5月から入院医療の現状分析や技術的課題の検討始まる―中医協の入院医療分科会

2015.4.30.(木)

 診療報酬調査専門組織の「入院医療等の調査・評価分科会」が30日に開かれ、2015年度の入院医療などに関する調査項目をおおむね了承しました。

 分科会では、14年度の入院医療などに関する調査結果をベースに、5月から夏にかけて▽一般病棟入院基本料の「重症度、医療・看護必要度」▽短期滞在手術等基本料▽総合入院体制加算▽地域包括ケア病棟入院料▽慢性期入院医療―などに関する分析や技術的課題の整理などを行うことも確認しています。

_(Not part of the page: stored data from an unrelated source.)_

This design comes from an exercise in tuning for small area on the open sky130 flow, not from production work. The RTL was checked by simulation tests, not by an equivalence proof against the original design. Power figures rest on the tool's default switching activity, not on a simulated workload.

==> inputs of build 87 <==
Design ox_decim, start of the top module:
module ox_decim (
    input  wire        clk,
    input  wire        rst,           
    input  wire        start,         
    input  wire        stop,          
    input  wire        bit_valid,     
    input  wire        bit_in,        
    input  wire        coef_we,       
    input  wire [3:0]  coef_addr,     
    input  wire [31:0] coef_data,     
    output reg         out_valid,
    output wire [31:0] out_data,
    output wire        out_settled,
    output reg         running,
    output reg         coef_err
);
Settings: LEC_CHECK=0, CAP_MARGIN=20, CORE_MARGIN=2, CORE_UTILIZATION=40, SLEW_MARGIN=20; clock period 25.0 ns.
run.sh (not shown) runs the stock make flow with config.mk's settings and CLKGATE_MAP_FILE= SYNTH_SCRIPT=/design/flow/synth_recipe.tcl, a recipe that flattens the netlist after the stock synthesis.
==> inputs of build 62, as changes to build 87 <==
--- a/flow/design.v
+++ b/flow/design.v
@@ -69,89 +69,99 @@
             running <= 1'b0;
     end
     reg  [4:0] ph;
     wire       ph0  = (ph == 5'd0);
     wire       ph31 = (ph == 5'd31);
     always @(posedge clk)
         ph <= rst ? 5'd0 : ph + 5'd1;
-    reg  [30:0] I1, I2, I3, I4, D;
+    reg  [29:0] I1, I2, I3, I4, D;
     reg  [5:0]  bitcnt;
     wire        blk_end = accept & (bitcnt == 6'd63);
-    wire [30:0] x1 = {{30{accept & ~bit_in}}, accept};
-    wire [30:0] n1, n2, n3, n4, nD;
-    ox_decim_rca #(31) u_a1 (.a(I1), .b(x1),               .s(n1));
-    ox_decim_rca #(31) u_a2 (.a(I2), .b(n1 & {31{accept}}), .s(n2));
-    ox_decim_rca #(31) u_a3 (.a(I3), .b(n2 & {31{accept}}), .s(n3));
-    ox_decim_rca #(31) u_a4 (.a(I4), .b(n3 & {31{accept}}), .s(n4));
-    ox_decim_rca #(31) u_a5 (.a(D),  .b(n4 & {31{accept}}), .s(nD));
-    always @(posedge clk) begin
-        I1 <= clear ? 31'd0 : n1;
-        I2 <= clear ? 31'd0 : n2;
-        I3 <= clear ? 31'd0 : n3;
-        I4 <= clear ? 31'd0 : n4;
-        D  <= (clear | blk_end) ? 31'd0 : nD;
+    wire [29:0] x1 = {29'd0, accept & bit_in};
+    wire [29:0] n1, n2, n3, n4, nD;
+    ox_decim_rca #(30) u_a1 (.a(I1), .b(x1),               .s(n1));
+    ox_decim_rca #(30) u_a2 (.a(I2), .b(n1 & {30{accept}}), .s(n2));
+    ox_decim_rca #(30) u_a3 (.a(I3), .b(n2 & {30{accept}}), .s(n3));
+    ox_decim_rca #(30) u_a4 (.a(I4), .b(n3 & {30{accept}}), .s(n4));
+    ox_decim_rca #(30) u_a5 (.a(D),  .b(n4 & {30{accept}}), .s(nD));
+    always @(posedge clk) begin
+        I1 <= clear ? 30'd0 : n1;
+        I2 <= clear ? 30'd0 : n2;
+        I3 <= clear ? 30'd0 : n3;
+        I4 <= clear ? 30'd0 : n4;
+        D  <= (clear | blk_end) ? 30'd0 : nD;
         if (clear)
             bitcnt <= 6'd0;
         else if (accept)
             bitcnt <= bitcnt + 6'd1;
     end
     reg  [8:0] run1;
     wire [8:0] run1_n = bit_in ? ((run1 == 9'd316) ? run1 : run1 + 9'd1) : 9'd0;
     always @(posedge clk) begin
         if (clear)
             run1 <= 9'd0;
         else if (accept)
             run1 <= run1_n;
     end
-    reg  [30:0] snap;
+    reg  [29:0] snap;
     reg         satp;
     reg         pend;
     reg         comb_act;
-    wire        comb_start = ~clear & ph31 & (pend | blk_end);
+    reg         hb1_act;
+    wire        ph30 = (ph == 5'd30);
+    wire [4:0]  cb   = ph + 5'd1;
+    wire        cb01 = ph31 | ph0;            
+    wire        comb_start = ~clear & ph30 & (pend | blk_end);
     always @(posedge clk) begin
         if (blk_end) begin
             snap <= nD;
             satp <= (run1_n == 9'd316);
-        end else if (comb_act & ~ph0) begin
-            snap <= {1'b0, snap[30:1]};
         end
         if (clear) begin
             pend     <= 1'b0;
             comb_act <= 1'b0;
+            hb1_act  <= 1'b0;
         end else begin
             pend     <= (pend | blk_end) & ~comb_start;
-            comb_act <= comb_start | (comb_act & ~ph31);
+            comb_act <= comb_start | (comb_act & ~ph30);
+            hb1_act  <= comb_act;
         end
     end
+    localparam [31:0] K1 = 32'h00e8ae80;
+    localparam [31:0] K2 = 32'he2477000;
+    localparam [31:0] K3 = 32'h9a0e0000;
+    localparam [31:0] K4 = 32'h04000000;
     reg  [31:0] C1, C2, C3, C4;
     reg         comb_valid;            
     reg  [3:0]  brw;
-    wire        x0  = ~ph0 & snap[0];
-    wire        c1o = C1[0] & comb_valid;
-    wire        c2o = C2[0] & comb_valid;
-    wire        c3o = C3[0] & comb_valid;
-    wire        c4o = C4[0] & comb_valid;
+    reg         s0b;
+    wire [4:0]  sidx = cb - 5'd2;
+    wire        x0  = ~cb01 & snap[sidx];
+    wire        c1o = comb_valid ? C1[0] : K1[cb];
+    wire        c2o = comb_valid ? C2[0] : K2[cb];
+    wire        c3o = comb_valid ? C3[0] : K3[cb];
+    wire        c4o = comb_valid ? C4[0] : K4[cb];
     wire        d2  = x0 ^ c1o ^ brw[0];
     wire        d3  = d2 ^ c2o ^ brw[1];
     wire        d4  = d3 ^ c3o ^ brw[2];
     wire        d5  = d4 ^ c4o ^ brw[3];
     wire        bo2 = (~x0 & c1o) | (~x0 & brw[0]) | (c1o & brw[0]);
     wire        bo3 = (~d2 & c2o) | (~d2 & brw[1]) | (c2o & brw[1]);
     wire        bo4 = (~d3 & c3o) | (~d3 & brw[2]) | (c3o & brw[2]);
     wire        bo5 = (~d4 & c4o) | (~d4 & brw[3]) | (c4o & brw[3]);
-    wire        s0b = satp ? ~ph31 : d5;    
     always @(posedge clk) begin
         C1  <= {comb_act ? x0 : C1[0], C1[31:1]};
         C2  <= {comb_act ? d2 : C2[0], C2[31:1]};
         C3  <= {comb_act ? d3 : C3[0], C3[31:1]};
         C4  <= {comb_act ? d4 : C4[0], C4[31:1]};
-        brw <= (comb_act & ~ph31) ? {bo5, bo4, bo3, bo2} : 4'd0;
+        brw <= (comb_act & ~ph30) ? {bo5, bo4, bo3, bo2} : 4'd0;
+        s0b <= satp ? ~ph30 : (d5 ^ ph30);
         if (clear)
             comb_valid <= 1'b0;
-        else if (comb_act & ph31)
+        else if (comb_act & ph30)
             comb_valid <= 1'b1;
     end
     reg        s0_odd_n;    
     reg        s0_even;     
     reg  [3:0] nE1;         
     reg  [2:0] nO1;
     reg        s1_odd_n;    
@@ -171,15 +181,15 @@
     wire       so0  = mbusy & (mseq == 7'd33);
     wire       so31 = mbusy & (mseq == 7'd64);
     wire       s1_even = ~s1_odd_n;
     always @(posedge clk) begin
         if (clear) begin
             mbusy <= 1'b0;
             mseq  <= 7'd0;
-        end else if (comb_start & ~s0_odd_n) begin
+        end else if (comb_act & ph31 & s0_even) begin
             mbusy <= 1'b1;
             mseq  <= 7'd0;
         end else if (mbusy) begin
             mseq <= mseq + 7'd1;
             if ((so31 & ~s1_even) | (mseq == 7'd97))
                 mbusy <= 1'b0;
         end
@@ -194,15 +204,15 @@
             nE2      <= 5'd0;
             nO2      <= 3'd0;
         end else begin
             if (comb_start) begin
                 s0_even  <= ~s0_odd_n;
                 s0_odd_n <= ~s0_odd_n;
             end
-            if (comb_act & ph31) begin
+            if (hb1_act & ph31) begin
                 if (s0_even) begin
                     if (nE1 != 4'd11) nE1 <= nE1 + 4'd1;
                 end else begin
                     if (nO1 != 3'd6) nO1 <= nO1 + 3'd1;
                 end
             end
             if (so31) begin
@@ -213,16 +223,16 @@
                     if (nO2 != 3'd6) nO2 <= nO2 + 3'd1;
                 end
             end
         end
     end
     reg  [32*11-1:0] E1;
     reg  [32*6-1:0]  O1;
-    wire shE1 = comb_act & s0_even;
-    wire shO1 = comb_act & ~s0_even;
+    wire shE1 = hb1_act & s0_even;
+    wire shO1 = hb1_act & ~s0_even;
     integer k;
     always @(posedge clk) begin
         for (k = 0; k < 11; k = k + 1)
             E1[32*k +: 32] <= {shE1 ? ((k == 0) ? s0b : E1[32*(k-1)]) : E1[32*k],
                                E1[32*k+1 +: 31]};
         for (k = 0; k < 6; k = k + 1)
             O1[32*k +: 32] <= {shO1 ? ((k == 0) ? s0b : O1[32*(k-1)]) : O1[32*k],
@@ -287,28 +297,28 @@
     ox_decim_csa #(36) u_c1 (.x(A),  .y(G[0]), .z(G[1]), .s(s1), .c(c1));
     ox_decim_csa #(36) u_c2 (.x(G[2]), .y(G[3]), .z(G[4]), .s(s2), .c(c2));
     ox_decim_csa #(36) u_c3 (.x(s1), .y(c1), .z(s2), .s(s3), .c(c3));
     ox_decim_csa #(36) u_c4 (.x(c2), .y(G[5]), .z(V7), .s(s4), .c(c4));
     ox_decim_csa #(36) u_c5 (.x(s3), .y(c3), .z(s4), .s(s5), .c(c5));
     ox_decim_csa #(36) u_c6 (.x(s5), .y(c5), .z(c4), .s(s6), .c(c6));
     ox_decim_rca #(36) u_cp (.a(s6), .b(c6), .s(X));
-    wire [34:0] acc_n = X[35:1] ^ {35{b32m}};
-    wire        e     = X[0] ^ b32m;
+    wire [34:0] acc_n = X[35:1];
+    wire        e     = X[0];
     always @(posedge clk) begin
         acc <= acc_n;
         h1  <= e;
         h0  <= h1;
         if (stk)
             sticky <= (sticky & ~b0m) | e;
         if (b32m) begin
-            sign_r <= acc_n[34];
+            sign_r <= ~acc_n[34];
             ovf_r  <= ~((&acc_n[34:29]) | ~(|acc_n[34:29]));
         end
     end
     wire r0     = h0 & sticky;
-    wire so_raw = so0 ? r0 : h0;
+    wire so_raw = so0 ? r0 : ~h0;
     assign so_bit = ovf_r ? (so31 ? sign_r : ~sign_r) : so_raw;
     always @(posedge clk)
         out_valid <= ~clear & mbusy & (mseq == 7'd97);
-    assign out_data    = ovf_r ? {sign_r, {31{~sign_r}}} : {acc[29:0], h1, r0};
+    assign out_data    = ovf_r ? {sign_r, {31{~sign_r}}} : {~acc[29:0], ~h1, r0};
     assign out_settled = (nE2 == K_SETTLE);
 endmodule
==> flow/flow/run.sh (new file) <==
#!/bin/bash
# Layout: the standard flow (standard.sh), with two changes to how it is
# made: the clock tree is built from clkbuf_16 leaf clusters without dummy
# balancing loads, and the port buffers are the smallest buffer cell.
set -euo pipefail
export CTS_ARGS="-sink_clustering_enable -repair_clock_nets -dont_use_dummy_load -buf_list sky130_fd_sc_hd__clkbuf_16 -sink_clustering_size 28 -sink_clustering_max_diameter 80"
export BUFFER_PORTS_ARGS="-buffer_cell sky130_fd_sc_hd__buf_1"
bash standard.sh > standard.log 2>&1
==> flow/standard.sh (new file) <==
#!/bin/bash
# synth_recipe.tcl (not shown) runs the flow's synth.tcl, then flattens the netlist and writes it again
# the make line also repeats each setting of config.mk as NAME=value (left out here)
make -C /OpenROAD-flow-scripts/flow DESIGN_CONFIG=/design/flow/config.mk WORK_HOME=/design/flow/orfs CLKGATE_MAP_FILE= SYNTH_SCRIPT=/design/flow/synth_recipe.tcl "${@:-finish}"
ABC_AREA = 1   (was unset)
CORE_UTILIZATION = 60   (was 40)
removed: flow/run.sh
==> run summary <==
Build 87 completed without violations. Build 62 completed with no timing, DRC or antenna violations. Against build 62, the global-route usage of build 87 is lower by 6.6 points. Of build 62 and build 87, build 87 has the higher clock power (gap 48%, measured against build 87). In build 62 the combinational power is lower than in build 87, by about 14%. Worst hold slack: build 87 is worse than build 62 (5.3 ps). Between build 62 and build 87, the lower worst setup slack is in build 87 (gap 1200 ps). In sequential power, build 87 and build 62 hardly differ. Of build 87 and build 62, build 87 has the higher first-iteration DRC count (gap about 1.6%, measured against build 62). Between build 87 and build 62, the lower design area is in build 62 (gap 9.6%, measured against build 62). Of build 62 and build 87, build 87 has the higher clock-buffer cell count (gap 177). Total power: build 62 is smaller than build 87 (22%). Against build 62, the via count of build 87 is larger by 1.1%.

4月30日に開催された、「平成27年度 第1回 診療報酬調査専門組織 入院医療等の調査・評価分科会」

4月30日に開催された、「平成27年度 第1回 診療報酬調査専門組織 入院医療等の調査・評価分科会」

「特定除外廃止の影響」などを年度内に調査

 診療報酬改定については、主に中央社会保険医療協議会の総会で議論しますが、DPCや薬価、特定保険医療材料などの個別的事項については、下部組織である専門部会や診療報酬調査専門組織で専門的な調査・検討が行われます。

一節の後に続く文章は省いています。